■ **Problem requirements**
Could you filter the records below down to the lines that include the word "counter"?

[Saved data entries]

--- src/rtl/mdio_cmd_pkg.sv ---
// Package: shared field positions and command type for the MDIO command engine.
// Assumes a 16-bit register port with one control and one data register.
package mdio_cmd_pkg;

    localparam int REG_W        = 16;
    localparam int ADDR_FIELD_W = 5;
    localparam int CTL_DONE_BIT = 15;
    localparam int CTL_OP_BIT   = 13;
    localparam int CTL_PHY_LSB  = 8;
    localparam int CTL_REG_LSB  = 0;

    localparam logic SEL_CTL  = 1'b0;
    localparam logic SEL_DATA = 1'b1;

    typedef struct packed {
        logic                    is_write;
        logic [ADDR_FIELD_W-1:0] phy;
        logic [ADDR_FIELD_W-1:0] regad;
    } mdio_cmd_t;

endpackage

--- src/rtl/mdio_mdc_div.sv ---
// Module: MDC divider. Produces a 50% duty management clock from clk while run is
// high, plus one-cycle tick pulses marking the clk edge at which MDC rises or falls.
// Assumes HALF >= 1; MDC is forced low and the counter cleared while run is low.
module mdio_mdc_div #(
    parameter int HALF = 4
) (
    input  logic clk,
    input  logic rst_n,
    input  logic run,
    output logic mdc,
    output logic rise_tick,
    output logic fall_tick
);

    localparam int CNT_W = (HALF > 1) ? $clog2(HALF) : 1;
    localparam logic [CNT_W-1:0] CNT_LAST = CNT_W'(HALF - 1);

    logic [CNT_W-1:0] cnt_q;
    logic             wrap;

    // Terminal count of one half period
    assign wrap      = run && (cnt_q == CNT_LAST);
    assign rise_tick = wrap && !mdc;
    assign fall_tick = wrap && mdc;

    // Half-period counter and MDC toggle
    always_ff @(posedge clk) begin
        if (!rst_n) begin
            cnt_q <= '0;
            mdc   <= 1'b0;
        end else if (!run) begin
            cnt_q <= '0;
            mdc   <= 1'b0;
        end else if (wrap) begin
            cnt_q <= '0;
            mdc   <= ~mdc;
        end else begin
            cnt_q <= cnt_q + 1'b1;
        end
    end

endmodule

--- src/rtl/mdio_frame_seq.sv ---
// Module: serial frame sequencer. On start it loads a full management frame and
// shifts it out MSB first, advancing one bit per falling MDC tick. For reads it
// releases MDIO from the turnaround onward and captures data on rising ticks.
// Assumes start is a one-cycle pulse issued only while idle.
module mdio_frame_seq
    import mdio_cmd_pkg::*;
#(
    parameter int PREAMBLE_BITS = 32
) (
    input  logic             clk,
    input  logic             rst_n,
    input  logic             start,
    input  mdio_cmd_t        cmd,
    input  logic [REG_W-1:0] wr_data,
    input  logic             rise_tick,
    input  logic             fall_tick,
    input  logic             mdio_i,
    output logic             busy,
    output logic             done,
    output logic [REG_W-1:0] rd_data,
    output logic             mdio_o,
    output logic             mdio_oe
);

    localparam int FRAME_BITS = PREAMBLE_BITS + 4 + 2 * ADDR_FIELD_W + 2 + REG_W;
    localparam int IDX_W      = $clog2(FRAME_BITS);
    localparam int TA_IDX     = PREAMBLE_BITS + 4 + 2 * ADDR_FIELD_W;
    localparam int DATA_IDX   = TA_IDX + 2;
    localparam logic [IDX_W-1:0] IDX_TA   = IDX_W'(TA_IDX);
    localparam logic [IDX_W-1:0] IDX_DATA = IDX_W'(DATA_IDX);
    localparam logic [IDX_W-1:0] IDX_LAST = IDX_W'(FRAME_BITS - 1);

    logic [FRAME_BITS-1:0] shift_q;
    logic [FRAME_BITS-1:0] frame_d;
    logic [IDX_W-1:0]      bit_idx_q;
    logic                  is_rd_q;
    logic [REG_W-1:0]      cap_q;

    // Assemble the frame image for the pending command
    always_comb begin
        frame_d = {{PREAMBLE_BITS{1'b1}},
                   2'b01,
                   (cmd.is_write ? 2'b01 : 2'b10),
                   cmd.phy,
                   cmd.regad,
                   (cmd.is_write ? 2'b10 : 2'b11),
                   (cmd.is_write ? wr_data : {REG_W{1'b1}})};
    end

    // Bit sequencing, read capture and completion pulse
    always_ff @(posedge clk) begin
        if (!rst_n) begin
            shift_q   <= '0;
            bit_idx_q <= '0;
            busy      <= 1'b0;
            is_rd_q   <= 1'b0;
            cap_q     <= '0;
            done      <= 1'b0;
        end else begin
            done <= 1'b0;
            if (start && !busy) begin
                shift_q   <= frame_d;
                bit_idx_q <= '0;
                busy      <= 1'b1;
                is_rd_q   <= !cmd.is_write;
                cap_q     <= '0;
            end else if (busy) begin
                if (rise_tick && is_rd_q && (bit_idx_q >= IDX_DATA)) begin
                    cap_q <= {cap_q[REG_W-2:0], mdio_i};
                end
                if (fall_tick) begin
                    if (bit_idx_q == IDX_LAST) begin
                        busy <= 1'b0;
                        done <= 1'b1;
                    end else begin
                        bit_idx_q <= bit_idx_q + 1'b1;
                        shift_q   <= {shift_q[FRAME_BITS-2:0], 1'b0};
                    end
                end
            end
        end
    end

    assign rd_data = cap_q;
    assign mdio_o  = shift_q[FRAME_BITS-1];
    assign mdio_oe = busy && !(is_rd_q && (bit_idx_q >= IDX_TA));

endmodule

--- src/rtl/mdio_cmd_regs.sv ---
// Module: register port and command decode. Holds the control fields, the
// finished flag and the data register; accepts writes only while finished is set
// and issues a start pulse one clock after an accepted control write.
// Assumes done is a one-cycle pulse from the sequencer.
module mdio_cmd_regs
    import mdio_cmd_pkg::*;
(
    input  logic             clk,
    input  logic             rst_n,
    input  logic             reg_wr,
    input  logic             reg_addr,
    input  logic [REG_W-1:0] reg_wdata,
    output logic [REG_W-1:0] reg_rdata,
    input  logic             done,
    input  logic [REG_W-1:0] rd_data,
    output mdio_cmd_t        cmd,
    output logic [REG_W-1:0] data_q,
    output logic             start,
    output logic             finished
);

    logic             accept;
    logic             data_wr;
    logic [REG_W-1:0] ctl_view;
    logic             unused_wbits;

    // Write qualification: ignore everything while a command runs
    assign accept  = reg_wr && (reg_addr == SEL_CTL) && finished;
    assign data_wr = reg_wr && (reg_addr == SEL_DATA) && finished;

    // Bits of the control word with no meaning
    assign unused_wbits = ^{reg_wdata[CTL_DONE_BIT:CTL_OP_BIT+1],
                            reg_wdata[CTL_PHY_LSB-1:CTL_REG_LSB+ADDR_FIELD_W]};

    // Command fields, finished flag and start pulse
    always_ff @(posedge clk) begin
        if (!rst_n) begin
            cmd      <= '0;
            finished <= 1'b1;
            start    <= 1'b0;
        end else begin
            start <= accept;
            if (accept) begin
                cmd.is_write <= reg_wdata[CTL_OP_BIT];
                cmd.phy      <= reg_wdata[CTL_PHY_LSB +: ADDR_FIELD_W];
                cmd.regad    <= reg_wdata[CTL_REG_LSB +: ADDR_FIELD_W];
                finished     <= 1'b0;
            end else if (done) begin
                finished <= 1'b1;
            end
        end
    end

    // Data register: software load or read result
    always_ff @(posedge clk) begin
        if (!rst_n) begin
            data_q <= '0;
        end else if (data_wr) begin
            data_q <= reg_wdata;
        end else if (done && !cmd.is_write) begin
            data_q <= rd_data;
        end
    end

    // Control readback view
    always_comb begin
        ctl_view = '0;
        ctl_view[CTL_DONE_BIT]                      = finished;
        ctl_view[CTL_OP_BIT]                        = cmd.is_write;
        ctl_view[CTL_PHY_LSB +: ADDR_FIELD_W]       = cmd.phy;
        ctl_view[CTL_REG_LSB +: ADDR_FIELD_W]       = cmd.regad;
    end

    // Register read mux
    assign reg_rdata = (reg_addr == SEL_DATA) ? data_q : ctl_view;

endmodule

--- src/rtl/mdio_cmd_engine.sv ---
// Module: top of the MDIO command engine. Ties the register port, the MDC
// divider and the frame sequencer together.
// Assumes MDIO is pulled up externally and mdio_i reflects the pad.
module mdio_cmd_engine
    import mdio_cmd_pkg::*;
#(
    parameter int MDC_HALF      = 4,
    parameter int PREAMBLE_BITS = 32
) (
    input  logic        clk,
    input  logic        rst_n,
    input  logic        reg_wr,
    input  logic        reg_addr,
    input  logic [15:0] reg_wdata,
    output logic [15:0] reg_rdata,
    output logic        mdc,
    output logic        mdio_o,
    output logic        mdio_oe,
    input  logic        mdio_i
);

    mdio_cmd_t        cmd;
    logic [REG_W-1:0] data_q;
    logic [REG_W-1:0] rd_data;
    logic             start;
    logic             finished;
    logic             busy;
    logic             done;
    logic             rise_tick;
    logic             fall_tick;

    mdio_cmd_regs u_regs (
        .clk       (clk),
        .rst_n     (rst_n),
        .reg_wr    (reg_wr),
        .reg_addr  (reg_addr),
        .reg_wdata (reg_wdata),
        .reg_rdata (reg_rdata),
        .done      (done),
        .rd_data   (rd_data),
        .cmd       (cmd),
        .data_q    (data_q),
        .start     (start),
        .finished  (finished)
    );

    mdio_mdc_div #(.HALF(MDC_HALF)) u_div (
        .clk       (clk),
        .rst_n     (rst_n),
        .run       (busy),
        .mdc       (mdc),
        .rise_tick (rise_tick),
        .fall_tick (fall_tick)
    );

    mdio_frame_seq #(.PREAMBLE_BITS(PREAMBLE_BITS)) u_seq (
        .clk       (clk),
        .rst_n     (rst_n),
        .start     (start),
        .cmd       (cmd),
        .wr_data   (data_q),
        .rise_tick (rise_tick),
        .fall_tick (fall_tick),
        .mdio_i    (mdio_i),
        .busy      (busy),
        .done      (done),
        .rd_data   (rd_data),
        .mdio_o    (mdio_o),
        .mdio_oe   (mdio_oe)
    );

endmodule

■ **Result**
// Assumes HALF >= 1; MDC is forced low and the counter cleared while run is low.
    // Half-period counter and MDC toggle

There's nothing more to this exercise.